══ DATA TO USE

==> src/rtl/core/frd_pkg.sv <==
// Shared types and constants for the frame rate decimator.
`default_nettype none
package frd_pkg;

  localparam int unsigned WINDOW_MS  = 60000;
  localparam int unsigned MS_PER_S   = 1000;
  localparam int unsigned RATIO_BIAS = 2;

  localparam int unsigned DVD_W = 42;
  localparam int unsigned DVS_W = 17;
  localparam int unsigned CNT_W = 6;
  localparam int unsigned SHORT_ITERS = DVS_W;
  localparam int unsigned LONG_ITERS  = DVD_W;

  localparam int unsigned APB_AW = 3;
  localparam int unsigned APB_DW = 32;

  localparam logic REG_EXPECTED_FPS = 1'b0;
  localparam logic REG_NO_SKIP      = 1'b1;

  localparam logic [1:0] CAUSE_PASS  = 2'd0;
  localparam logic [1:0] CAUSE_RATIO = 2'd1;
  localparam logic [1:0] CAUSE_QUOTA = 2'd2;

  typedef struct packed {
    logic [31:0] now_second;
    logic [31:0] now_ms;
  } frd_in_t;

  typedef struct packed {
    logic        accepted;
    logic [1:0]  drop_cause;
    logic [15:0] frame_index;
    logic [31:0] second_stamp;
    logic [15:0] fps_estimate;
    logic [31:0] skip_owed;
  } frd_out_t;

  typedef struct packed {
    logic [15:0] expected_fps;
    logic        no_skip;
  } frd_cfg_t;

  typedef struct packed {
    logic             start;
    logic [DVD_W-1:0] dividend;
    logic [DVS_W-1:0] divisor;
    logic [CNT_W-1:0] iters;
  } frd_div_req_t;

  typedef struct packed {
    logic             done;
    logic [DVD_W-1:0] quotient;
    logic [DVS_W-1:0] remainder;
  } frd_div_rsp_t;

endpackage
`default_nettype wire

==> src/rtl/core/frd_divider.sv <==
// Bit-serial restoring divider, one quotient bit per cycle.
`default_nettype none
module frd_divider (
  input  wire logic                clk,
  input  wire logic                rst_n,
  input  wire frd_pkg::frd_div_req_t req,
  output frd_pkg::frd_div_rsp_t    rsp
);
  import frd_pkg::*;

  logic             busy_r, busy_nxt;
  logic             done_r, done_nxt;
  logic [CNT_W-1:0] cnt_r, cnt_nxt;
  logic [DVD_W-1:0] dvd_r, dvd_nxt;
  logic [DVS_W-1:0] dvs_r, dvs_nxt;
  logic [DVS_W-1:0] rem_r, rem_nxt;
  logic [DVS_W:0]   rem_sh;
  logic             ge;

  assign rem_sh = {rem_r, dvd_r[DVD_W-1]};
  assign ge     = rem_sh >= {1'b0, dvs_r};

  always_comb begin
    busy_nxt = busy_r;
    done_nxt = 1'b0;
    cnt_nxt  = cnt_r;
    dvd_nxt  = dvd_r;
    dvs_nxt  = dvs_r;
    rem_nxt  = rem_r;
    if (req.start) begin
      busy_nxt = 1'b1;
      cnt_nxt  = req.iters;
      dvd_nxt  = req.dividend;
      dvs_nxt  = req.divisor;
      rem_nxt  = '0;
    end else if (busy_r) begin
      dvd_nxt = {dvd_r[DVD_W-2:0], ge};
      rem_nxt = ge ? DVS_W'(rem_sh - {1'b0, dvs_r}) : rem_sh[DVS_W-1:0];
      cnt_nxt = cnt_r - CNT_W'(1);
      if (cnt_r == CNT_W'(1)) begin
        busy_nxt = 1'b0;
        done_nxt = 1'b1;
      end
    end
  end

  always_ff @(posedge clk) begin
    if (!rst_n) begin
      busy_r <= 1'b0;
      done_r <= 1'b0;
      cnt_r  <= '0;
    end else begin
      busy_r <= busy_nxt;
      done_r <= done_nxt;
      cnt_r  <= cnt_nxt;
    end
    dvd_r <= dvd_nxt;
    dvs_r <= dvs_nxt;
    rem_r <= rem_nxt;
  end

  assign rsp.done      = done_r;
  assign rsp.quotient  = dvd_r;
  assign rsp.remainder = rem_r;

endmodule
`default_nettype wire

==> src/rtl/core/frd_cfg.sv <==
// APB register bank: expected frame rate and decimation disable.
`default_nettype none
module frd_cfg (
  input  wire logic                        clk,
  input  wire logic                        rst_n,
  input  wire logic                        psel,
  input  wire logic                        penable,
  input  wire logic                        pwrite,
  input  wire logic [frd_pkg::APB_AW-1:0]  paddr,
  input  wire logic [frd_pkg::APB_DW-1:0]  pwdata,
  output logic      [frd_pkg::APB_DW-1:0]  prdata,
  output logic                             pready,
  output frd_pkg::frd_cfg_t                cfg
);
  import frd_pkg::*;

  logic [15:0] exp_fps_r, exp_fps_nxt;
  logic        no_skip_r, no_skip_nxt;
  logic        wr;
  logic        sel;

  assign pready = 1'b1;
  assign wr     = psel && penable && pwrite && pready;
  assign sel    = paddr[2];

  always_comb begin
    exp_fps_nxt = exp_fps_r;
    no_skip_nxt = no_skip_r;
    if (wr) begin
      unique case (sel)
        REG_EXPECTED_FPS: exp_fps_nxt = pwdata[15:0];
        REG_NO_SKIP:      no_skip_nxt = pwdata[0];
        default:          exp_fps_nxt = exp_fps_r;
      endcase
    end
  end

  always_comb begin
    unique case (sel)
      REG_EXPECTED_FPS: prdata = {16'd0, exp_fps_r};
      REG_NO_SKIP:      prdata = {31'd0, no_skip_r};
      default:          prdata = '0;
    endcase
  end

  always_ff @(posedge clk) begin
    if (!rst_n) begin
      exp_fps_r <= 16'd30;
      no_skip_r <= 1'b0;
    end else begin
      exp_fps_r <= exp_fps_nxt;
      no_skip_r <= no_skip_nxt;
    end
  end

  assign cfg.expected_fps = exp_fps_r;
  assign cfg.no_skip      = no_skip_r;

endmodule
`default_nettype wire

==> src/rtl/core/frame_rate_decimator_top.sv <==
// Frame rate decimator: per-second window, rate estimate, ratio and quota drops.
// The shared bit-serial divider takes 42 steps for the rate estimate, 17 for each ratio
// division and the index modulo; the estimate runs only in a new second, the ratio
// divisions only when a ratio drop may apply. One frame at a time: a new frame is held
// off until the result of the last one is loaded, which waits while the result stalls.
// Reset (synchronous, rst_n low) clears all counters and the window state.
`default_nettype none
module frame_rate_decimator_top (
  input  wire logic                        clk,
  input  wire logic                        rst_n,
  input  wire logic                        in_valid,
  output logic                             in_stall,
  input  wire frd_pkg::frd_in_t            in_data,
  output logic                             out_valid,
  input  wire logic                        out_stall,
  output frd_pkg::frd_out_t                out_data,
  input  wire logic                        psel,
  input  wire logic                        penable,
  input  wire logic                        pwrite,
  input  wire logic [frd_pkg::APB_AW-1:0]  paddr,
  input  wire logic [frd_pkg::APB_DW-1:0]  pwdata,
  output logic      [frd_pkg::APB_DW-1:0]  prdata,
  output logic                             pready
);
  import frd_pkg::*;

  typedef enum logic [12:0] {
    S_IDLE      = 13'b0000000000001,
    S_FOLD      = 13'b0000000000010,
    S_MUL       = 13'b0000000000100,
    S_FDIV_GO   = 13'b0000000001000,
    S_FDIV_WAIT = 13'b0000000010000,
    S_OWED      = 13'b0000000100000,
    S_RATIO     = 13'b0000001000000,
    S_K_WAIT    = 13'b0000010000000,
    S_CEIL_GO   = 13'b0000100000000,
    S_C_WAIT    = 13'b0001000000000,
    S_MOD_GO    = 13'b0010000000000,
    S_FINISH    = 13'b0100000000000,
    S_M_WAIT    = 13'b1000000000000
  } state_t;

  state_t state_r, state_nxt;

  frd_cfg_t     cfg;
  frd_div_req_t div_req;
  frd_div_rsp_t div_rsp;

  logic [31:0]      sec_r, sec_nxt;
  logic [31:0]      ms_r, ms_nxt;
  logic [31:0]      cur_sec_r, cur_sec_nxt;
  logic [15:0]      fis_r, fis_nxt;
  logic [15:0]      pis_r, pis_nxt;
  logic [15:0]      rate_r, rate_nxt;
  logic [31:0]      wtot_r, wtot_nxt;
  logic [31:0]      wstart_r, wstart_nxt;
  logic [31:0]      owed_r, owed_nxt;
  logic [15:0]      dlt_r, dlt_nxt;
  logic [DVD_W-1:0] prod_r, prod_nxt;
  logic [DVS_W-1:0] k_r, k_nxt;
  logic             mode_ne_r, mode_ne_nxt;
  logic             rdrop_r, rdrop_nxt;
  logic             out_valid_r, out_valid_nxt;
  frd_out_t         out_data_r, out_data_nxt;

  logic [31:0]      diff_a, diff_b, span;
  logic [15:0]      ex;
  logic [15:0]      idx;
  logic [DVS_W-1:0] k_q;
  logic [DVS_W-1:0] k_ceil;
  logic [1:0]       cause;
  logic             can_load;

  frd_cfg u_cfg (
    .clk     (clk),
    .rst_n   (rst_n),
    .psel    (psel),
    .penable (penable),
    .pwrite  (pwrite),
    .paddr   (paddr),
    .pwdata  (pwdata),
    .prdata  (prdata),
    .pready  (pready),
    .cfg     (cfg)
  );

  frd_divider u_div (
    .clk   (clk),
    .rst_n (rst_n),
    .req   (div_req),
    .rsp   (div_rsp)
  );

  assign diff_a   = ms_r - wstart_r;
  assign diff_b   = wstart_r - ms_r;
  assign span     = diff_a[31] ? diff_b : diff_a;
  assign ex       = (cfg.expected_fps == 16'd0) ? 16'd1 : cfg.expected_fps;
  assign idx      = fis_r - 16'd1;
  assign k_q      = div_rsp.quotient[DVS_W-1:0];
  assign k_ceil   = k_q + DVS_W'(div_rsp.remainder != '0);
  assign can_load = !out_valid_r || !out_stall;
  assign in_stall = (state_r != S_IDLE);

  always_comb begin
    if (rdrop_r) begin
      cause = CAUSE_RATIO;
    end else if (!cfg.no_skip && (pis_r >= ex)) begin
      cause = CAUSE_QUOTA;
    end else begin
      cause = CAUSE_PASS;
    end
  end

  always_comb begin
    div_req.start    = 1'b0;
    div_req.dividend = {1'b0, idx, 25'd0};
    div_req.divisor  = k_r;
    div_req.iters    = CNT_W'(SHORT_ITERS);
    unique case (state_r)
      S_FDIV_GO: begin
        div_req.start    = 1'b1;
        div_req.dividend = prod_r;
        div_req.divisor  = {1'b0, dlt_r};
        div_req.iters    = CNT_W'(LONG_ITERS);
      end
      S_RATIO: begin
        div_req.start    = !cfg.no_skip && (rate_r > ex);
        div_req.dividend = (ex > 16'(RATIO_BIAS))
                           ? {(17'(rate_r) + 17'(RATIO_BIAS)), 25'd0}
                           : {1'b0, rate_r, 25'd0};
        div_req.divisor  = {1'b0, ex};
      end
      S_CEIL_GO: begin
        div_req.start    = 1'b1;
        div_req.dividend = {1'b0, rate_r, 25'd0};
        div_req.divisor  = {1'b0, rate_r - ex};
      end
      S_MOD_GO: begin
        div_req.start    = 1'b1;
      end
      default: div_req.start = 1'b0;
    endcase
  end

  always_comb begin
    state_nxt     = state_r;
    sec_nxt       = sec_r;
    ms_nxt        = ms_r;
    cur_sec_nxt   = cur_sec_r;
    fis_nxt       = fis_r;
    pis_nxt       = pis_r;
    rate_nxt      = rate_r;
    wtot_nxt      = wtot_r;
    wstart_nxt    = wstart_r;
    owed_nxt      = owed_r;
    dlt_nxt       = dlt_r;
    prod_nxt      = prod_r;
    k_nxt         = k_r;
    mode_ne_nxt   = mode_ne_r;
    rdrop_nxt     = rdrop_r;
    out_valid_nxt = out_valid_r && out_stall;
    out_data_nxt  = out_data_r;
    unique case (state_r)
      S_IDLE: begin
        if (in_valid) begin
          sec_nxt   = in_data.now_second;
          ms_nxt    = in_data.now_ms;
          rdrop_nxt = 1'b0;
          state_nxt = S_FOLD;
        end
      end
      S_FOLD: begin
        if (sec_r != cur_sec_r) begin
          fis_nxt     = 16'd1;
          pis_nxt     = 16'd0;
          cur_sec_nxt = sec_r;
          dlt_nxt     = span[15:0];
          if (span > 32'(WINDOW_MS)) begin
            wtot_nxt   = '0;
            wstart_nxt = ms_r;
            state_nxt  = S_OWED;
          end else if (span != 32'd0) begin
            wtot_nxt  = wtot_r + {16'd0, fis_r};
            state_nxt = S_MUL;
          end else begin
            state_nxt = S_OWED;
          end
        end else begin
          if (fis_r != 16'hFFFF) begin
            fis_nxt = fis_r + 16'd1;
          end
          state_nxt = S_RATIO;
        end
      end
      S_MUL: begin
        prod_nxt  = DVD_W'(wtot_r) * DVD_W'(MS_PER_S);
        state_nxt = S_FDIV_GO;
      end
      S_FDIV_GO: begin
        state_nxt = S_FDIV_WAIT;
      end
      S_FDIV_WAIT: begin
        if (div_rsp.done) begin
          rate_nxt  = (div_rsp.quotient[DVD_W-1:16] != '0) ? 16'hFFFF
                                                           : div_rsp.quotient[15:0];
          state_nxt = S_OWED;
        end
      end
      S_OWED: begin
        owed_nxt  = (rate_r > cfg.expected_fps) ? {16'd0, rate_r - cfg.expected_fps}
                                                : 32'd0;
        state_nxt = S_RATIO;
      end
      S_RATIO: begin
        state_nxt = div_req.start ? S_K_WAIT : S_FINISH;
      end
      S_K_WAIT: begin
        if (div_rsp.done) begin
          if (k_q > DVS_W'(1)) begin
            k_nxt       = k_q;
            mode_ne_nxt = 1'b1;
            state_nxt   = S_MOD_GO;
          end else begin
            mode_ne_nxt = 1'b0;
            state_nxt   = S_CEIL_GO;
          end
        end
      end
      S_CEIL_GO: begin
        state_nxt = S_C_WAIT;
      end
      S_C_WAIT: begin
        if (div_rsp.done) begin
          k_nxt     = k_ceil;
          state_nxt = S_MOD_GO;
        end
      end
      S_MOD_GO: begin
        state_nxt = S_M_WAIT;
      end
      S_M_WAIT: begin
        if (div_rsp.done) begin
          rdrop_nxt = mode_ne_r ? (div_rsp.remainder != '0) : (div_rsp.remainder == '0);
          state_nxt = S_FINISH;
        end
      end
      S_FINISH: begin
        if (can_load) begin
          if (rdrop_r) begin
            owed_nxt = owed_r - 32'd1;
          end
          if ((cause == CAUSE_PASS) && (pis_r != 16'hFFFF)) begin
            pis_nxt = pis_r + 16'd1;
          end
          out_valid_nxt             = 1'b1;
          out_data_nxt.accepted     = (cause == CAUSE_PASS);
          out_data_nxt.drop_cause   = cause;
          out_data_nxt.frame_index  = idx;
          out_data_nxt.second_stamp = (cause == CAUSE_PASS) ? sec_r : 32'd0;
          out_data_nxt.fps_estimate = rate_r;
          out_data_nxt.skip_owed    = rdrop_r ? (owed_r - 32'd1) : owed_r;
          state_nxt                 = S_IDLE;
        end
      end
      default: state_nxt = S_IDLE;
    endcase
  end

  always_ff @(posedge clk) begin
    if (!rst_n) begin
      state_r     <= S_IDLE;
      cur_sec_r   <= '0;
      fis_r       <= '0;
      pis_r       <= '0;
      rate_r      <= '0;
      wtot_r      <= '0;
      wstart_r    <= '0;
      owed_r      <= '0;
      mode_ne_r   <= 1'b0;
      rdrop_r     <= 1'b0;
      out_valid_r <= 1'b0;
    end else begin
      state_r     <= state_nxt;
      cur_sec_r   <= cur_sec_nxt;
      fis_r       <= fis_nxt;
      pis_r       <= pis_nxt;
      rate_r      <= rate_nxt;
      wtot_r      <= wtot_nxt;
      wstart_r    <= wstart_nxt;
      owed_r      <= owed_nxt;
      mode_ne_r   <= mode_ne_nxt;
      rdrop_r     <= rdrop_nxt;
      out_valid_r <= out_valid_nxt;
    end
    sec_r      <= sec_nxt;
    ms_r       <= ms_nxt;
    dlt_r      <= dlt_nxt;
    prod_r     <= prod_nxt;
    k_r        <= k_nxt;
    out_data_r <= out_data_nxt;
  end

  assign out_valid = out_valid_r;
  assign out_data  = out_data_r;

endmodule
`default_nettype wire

════

TASK DIRECTIONS | Which lines in the entries above contain "serial"? Pull each of them out.

TASK SOLUTION |
// Bit-serial restoring divider, one quotient bit per cycle.
// The shared bit-serial divider takes 42 steps for the rate estimate, 17 for each ratio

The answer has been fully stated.